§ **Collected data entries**
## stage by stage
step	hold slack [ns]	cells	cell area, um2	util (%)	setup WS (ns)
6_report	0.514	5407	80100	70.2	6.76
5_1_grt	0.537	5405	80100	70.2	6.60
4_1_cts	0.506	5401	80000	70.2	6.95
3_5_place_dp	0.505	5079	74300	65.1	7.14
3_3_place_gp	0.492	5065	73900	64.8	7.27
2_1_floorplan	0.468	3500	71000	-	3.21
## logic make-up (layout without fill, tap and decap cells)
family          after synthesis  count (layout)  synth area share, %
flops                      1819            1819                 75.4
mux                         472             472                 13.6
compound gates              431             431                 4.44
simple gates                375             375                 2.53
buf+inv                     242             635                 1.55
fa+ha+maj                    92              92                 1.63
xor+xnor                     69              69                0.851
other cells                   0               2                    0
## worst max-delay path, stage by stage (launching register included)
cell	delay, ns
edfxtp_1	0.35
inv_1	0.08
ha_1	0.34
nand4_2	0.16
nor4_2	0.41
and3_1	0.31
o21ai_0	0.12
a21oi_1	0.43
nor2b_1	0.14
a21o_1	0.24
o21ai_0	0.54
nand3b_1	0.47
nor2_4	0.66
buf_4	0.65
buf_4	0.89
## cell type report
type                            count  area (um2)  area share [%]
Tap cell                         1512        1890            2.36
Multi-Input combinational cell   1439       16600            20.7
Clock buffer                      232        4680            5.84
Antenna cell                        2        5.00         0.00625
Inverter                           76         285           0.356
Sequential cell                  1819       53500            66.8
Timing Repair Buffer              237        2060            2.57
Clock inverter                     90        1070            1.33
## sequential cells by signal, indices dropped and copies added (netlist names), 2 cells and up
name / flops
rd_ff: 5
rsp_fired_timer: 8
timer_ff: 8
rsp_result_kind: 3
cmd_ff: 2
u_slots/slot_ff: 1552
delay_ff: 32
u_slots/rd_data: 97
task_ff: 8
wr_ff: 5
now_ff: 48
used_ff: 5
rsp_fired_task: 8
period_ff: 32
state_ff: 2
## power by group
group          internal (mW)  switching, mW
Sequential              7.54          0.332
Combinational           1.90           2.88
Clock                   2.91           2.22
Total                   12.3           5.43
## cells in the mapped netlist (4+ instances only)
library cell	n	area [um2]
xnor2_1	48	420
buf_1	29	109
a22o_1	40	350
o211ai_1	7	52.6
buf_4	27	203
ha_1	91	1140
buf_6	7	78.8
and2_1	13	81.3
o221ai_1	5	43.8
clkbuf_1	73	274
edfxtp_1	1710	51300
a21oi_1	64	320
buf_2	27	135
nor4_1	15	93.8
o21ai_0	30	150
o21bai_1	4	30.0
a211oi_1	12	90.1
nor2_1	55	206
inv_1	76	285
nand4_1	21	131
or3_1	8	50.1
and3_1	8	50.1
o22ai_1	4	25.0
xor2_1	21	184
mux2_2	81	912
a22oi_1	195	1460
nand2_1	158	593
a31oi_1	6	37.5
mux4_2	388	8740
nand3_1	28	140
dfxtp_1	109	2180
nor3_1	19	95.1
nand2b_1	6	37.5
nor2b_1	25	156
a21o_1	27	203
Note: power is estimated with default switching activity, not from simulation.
==> config.mk <==
export PLATFORM = sky130hd
export DESIGN_NAME = sorted_priority_queue
export DESIGN_NICKNAME = d
export VERILOG_FILES = /design/src/rtl/spq_pkg.sv /design/src/rtl/spq_cell.sv /design/src/rtl/sorted_priority_queue.sv
export SDC_FILE = /design/constraint.sdc
export NUM_CORES = 1
export LEC_CHECK = 0
export BUFFER_PORTS_ARGS = -buffer_cell sky130_fd_sc_hd__buf_2
export CAP_MARGIN = 15
export CORE_MARGIN = 2
export CORE_UTILIZATION = 45
export CTS_CLUSTER_SIZE = 28
export DETAILED_ROUTE_END_ITERATION = 12
export GPL_TIMING_DRIVEN = 0
export PLACE_DENSITY = 0.65
export SYNTH_ARGS = -nofsm -noshare
export SYNTH_HDL_FRONTEND = slang
export SYNTH_HIERARCHICAL = 1
export SYNTH_SLANG_ARGS = --single-unit
==> constraint.sdc <==
create_clock -name clk -period 5.92 [get_ports clk]
set_input_delay 0.888 -clock clk [delete_from_list [all_inputs] [get_ports clk]]
set_output_delay 0.888 -clock clk [all_outputs]
set_load 0.03 [all_outputs]
==> src/rtl/spq_pkg.sv <==
`default_nettype none

package spq_pkg;

  // Field widths
  localparam int unsigned PRI_W   = 8;
  localparam int unsigned TAG_W   = 16;
  localparam int unsigned STAT_W  = 2;
  localparam int unsigned FILL_W  = 4;

  // Action codes (input tuser)
  localparam logic ACT_ENQ = 1'b0;
  localparam logic ACT_DEQ = 1'b1;

  // Result status codes
  localparam logic [STAT_W-1:0] ST_DONE  = 2'd0;
  localparam logic [STAT_W-1:0] ST_FULL  = 2'd1;
  localparam logic [STAT_W-1:0] ST_EMPTY = 2'd2;

  // One held entry
  typedef struct packed {
    logic [PRI_W-1:0] pri;
    logic [TAG_W-1:0] tag;
  } entry_t;

  // Command broadcast to every cell in the chain
  typedef struct packed {
    logic             enq;   // accepted enqueue, queue not full
    logic             deq;   // accepted dequeue, queue not empty
    logic [PRI_W-1:0] pri;
    logic [TAG_W-1:0] tag;
  } cmd_t;

endpackage

`default_nettype wire

==> src/rtl/spq_cell.sv <==
`default_nettype none

module spq_cell (
  input  wire logic           clk,
  input  wire spq_pkg::cmd_t  cmd,        // broadcast command
  input  wire logic           occ,        // this slot holds an entry
  input  wire logic           left_gt,    // left neighbor is empty or holds a larger priority
  input  wire spq_pkg::entry_t left_ent,  // left neighbor's entry
  input  wire spq_pkg::entry_t right_ent, // right neighbor's entry
  output spq_pkg::entry_t     ent,        // this cell's entry
  output logic                gt          // new item goes at or before this slot
);

  spq_pkg::entry_t ent_r;

  // Empty slots count as larger, so the new item lands at the end of the run
  assign gt  = !occ || (ent_r.pri > cmd.pri);
  assign ent = ent_r;

  // Insert / shift right on enqueue, shift left on dequeue
  always_ff @(posedge clk) begin
    if (cmd.enq) begin
      if (gt) begin
        if (left_gt) begin
          ent_r <= left_ent;
        end else begin
          ent_r.pri <= cmd.pri;
          ent_r.tag <= cmd.tag;
        end
      end
    end else if (cmd.deq) begin
      ent_r <= right_ent;
    end
  end

endmodule

`default_nettype wire

==> src/rtl/sorted_priority_queue.sv <==
// Sorted priority queue, held in a chain of compare cells.
//
// Input channel (in_*): one item is an operation. in_tuser selects it:
// enqueue (priority in_tdata[7:0], tag in_tdata[23:8]) or dequeue.
// Output channel (out_*): exactly one result item per input item, carrying
// status, a valid flag for a returned entry, its priority and tag, and the
// entry count after the operation.
//
// Every cell compares its priority with the broadcast new priority and
// keeps its entry, loads the new item, takes its left neighbor's entry or
// takes its right neighbor's entry. The result is registered, so out_tvalid
// rises in the cycle after acceptance; throughput is one item per cycle
// while the receiver does not stall, set by the single output register.
//
// Reset clears the entry count and the output valid flag; the queue starts
// empty. While the receiver stalls, the result holds in the output register
// and in_tready is low until it is taken; in_tready follows out_tready
// combinationally when a result is waiting.
`default_nettype none

module sorted_priority_queue #(
  parameter int unsigned DEPTH = 8
) (
  input  wire logic        clk,
  input  wire logic        rst_n,
  // input items
  input  wire logic        in_tvalid,
  output logic             in_tready,
  input  wire logic [23:0] in_tdata,   // priority_req[7:0], payload[23:8]
  input  wire logic [0:0]  in_tuser,   // action[0]
  // result items
  output logic             out_tvalid,
  input  wire logic        out_tready,
  output logic [31:0]      out_tdata,  // out_priority[7:0], out_payload[23:8],
                                       // fill_count[27:24], zero[31:28]
  output logic [2:0]       out_tuser   // status[1:0], out_valid[2]
);

  localparam int unsigned CW = $clog2(DEPTH + 1);

  logic [CW-1:0]   cnt_r;
  logic [CW-1:0]   cnt_nxt;
  logic            full;
  logic            empty;
  logic            acc;
  spq_pkg::cmd_t   cmd;
  spq_pkg::entry_t ent [DEPTH];
  logic            gt  [DEPTH];

  logic [spq_pkg::STAT_W-1:0] stat;
  logic                       rvalid;
  logic [spq_pkg::PRI_W-1:0]  rpri;
  logic [spq_pkg::TAG_W-1:0]  rtag;
  logic [CW+3:0]              cnt_ext;

  logic        out_tvalid_r;
  logic [31:0] out_tdata_r;
  logic [2:0]  out_tuser_r;

  // Handshake
  assign in_tready = !out_tvalid_r || out_tready;
  assign acc       = in_tvalid && in_tready;
  assign full      = (cnt_r >= CW'(DEPTH));
  assign empty     = (cnt_r == '0);

  // Command to the chain
  always_comb begin
    cmd.enq = acc && (in_tuser[0] == spq_pkg::ACT_ENQ) && !full;
    cmd.deq = acc && (in_tuser[0] == spq_pkg::ACT_DEQ) && !empty;
    cmd.pri = in_tdata[7:0];
    cmd.tag = in_tdata[23:8];
  end

  // Cell chain
  for (genvar i = 0; i < DEPTH; i++) begin : g_cell
    logic            occ;
    logic            lgt;
    spq_pkg::entry_t lent;
    spq_pkg::entry_t rent;

    assign occ = (CW'(i) < cnt_r);

    if (i == 0) begin : g_head
      assign lgt  = 1'b0;
      assign lent = ent[i];
    end else begin : g_mid
      assign lgt  = gt[i-1];
      assign lent = ent[i-1];
    end

    if (i == DEPTH - 1) begin : g_tail
      assign rent = ent[i];
    end else begin : g_body
      assign rent = ent[i+1];
    end

    spq_cell u_cell (
      .clk       (clk),
      .cmd       (cmd),
      .occ       (occ),
      .left_gt   (lgt),
      .left_ent  (lent),
      .right_ent (rent),
      .ent       (ent[i]),
      .gt        (gt[i])
    );
  end

  // Entry count
  always_comb begin
    cnt_nxt = cnt_r;
    if (cmd.enq) begin
      cnt_nxt = cnt_r + CW'(1);
    end else if (cmd.deq) begin
      cnt_nxt = cnt_r - CW'(1);
    end
  end

  always_ff @(posedge clk) begin
    if (!rst_n) begin
      cnt_r <= '0;
    end else begin
      cnt_r <= cnt_nxt;
    end
  end

  // Result fields
  always_comb begin
    stat   = spq_pkg::ST_DONE;
    rvalid = 1'b0;
    rpri   = '0;
    rtag   = '0;
    if (in_tuser[0] == spq_pkg::ACT_ENQ) begin
      if (full) begin
        stat = spq_pkg::ST_FULL;
      end
    end else if (empty) begin
      stat = spq_pkg::ST_EMPTY;
    end else begin
      rvalid = 1'b1;
      rpri   = ent[0].pri;
      rtag   = ent[0].tag;
    end
  end

  assign cnt_ext = {4'b0000, cnt_nxt};

  // Output register
  always_ff @(posedge clk) begin
    if (!rst_n) begin
      out_tvalid_r <= 1'b0;
    end else if (acc) begin
      out_tvalid_r <= 1'b1;
    end else if (out_tready) begin
      out_tvalid_r <= 1'b0;
    end
  end

  always_ff @(posedge clk) begin
    if (acc) begin
      out_tdata_r <= {4'b0000, cnt_ext[3:0], rtag, rpri};
      out_tuser_r <= {rvalid, stat};
    end
  end

  assign out_tvalid = out_tvalid_r;
  assign out_tdata  = out_tdata_r;
  assign out_tuser  = out_tuser_r;

endmodule

`default_nettype wire
### src/design/position_sum_hysteresis_classifier_defines.svh
// ---------------------------------------------------------------------------
// Assertion macros for the position sum hysteresis classifier
// Shared concurrent assertion forms, clocked on clk and quiet during rst.
// ---------------------------------------------------------------------------
`ifndef POSITION_SUM_HYSTERESIS_CLASSIFIER_DEFINES_SVH
`define POSITION_SUM_HYSTERESIS_CLASSIFIER_DEFINES_SVH

// property holds in the same cycle as its trigger
`define PSH_ASSERT_SAME(label, trig, prop, msg) \
  label: assert property (@(posedge clk) disable iff (rst) (trig) |-> (prop)) \
    else $error(msg);

// property holds in the cycle after its trigger
`define PSH_ASSERT_NEXT(label, trig, prop, msg) \
  label: assert property (@(posedge clk) disable iff (rst) (trig) |=> (prop)) \
    else $error(msg);

`endif

### src/design/psh_pkg.sv
// ---------------------------------------------------------------------------
// Position sum hysteresis classifier package
// Field widths, request and state codes, register map and reset values.
// ---------------------------------------------------------------------------
package psh_pkg;

  // field widths
  localparam int REQ_W    = 2;
  localparam int SAMPLE_W = 10;
  localparam int SUM_W    = 14;
  localparam int HYST_W   = 12;
  localparam int COUNT_W  = 8;
  localparam int STATE_W  = 2;
  localparam int CFG_IDX_W  = 3;
  localparam int CFG_DATA_W = 14;

  // ring depth default
  localparam int RING_DEPTH_DEF = 4;

  // request codes
  localparam logic [REQ_W-1:0] REQ_SAMPLE = 2'd0;
  localparam logic [REQ_W-1:0] REQ_CHECK  = 2'd1;
  localparam logic [REQ_W-1:0] REQ_CLEAR  = 2'd2;

  // position codes
  localparam logic [STATE_W-1:0] ST_CLOSED = 2'd0;
  localparam logic [STATE_W-1:0] ST_MOVING = 2'd1;
  localparam logic [STATE_W-1:0] ST_OPEN   = 2'd2;

  // register indexes
  localparam logic [CFG_IDX_W-1:0] CFG_CLOSE_THR       = 3'd0;
  localparam logic [CFG_IDX_W-1:0] CFG_OPEN_THR        = 3'd1;
  localparam logic [CFG_IDX_W-1:0] CFG_HYST_WIDTH      = 3'd2;
  localparam logic [CFG_IDX_W-1:0] CFG_MOTOR_CLOSE_THR = 3'd3;
  localparam logic [CFG_IDX_W-1:0] CFG_MOTOR_OPEN_THR  = 3'd4;
  localparam logic [CFG_IDX_W-1:0] CFG_MOVE_DELTA      = 3'd5;
  localparam logic [CFG_IDX_W-1:0] CFG_STALL_LIMIT     = 3'd6;

  // register reset values
  localparam logic [SUM_W-1:0]   CLOSE_THR_RST       = 14'd1628;
  localparam logic [SUM_W-1:0]   OPEN_THR_RST        = 14'd2040;
  localparam logic [HYST_W-1:0]  HYST_WIDTH_RST      = 12'd34;
  localparam logic [SUM_W-1:0]   MOTOR_CLOSE_THR_RST = 14'd1218;
  localparam logic [SUM_W-1:0]   MOTOR_OPEN_THR_RST  = 14'd2416;
  localparam logic [SUM_W-1:0]   MOVE_DELTA_RST      = 14'd2;
  localparam logic [COUNT_W-1:0] STALL_LIMIT_RST     = 8'd10;

  localparam logic [COUNT_W-1:0] COUNT_MAX = 8'hff;

  // configuration as seen by the datapath
  typedef struct packed {
    logic [SUM_W-1:0]   close_thr;
    logic [SUM_W-1:0]   open_thr;
    logic [HYST_W-1:0]  hyst_width;
    logic [SUM_W-1:0]   motor_close_thr;
    logic [SUM_W-1:0]   motor_open_thr;
    logic [SUM_W-1:0]   move_delta;
    logic [COUNT_W-1:0] stall_limit;
  } cfg_t;

  // per-beat classification result
  typedef struct packed {
    logic [STATE_W-1:0] position_state;
    logic [STATE_W-1:0] motor_state;
    logic               motor_moving;
  } class_t;

endpackage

§ **Activity**
Exactly as written, repeat each line from the beginning of the data above to the line containing "area share, %", inclusive.

§ **Reply**
## stage by stage
step	hold slack [ns]	cells	cell area, um2	util (%)	setup WS (ns)
6_report	0.514	5407	80100	70.2	6.76
5_1_grt	0.537	5405	80100	70.2	6.60
4_1_cts	0.506	5401	80000	70.2	6.95
3_5_place_dp	0.505	5079	74300	65.1	7.14
3_3_place_gp	0.492	5065	73900	64.8	7.27
2_1_floorplan	0.468	3500	71000	-	3.21
## logic make-up (layout without fill, tap and decap cells)
family          after synthesis  count (layout)  synth area share, %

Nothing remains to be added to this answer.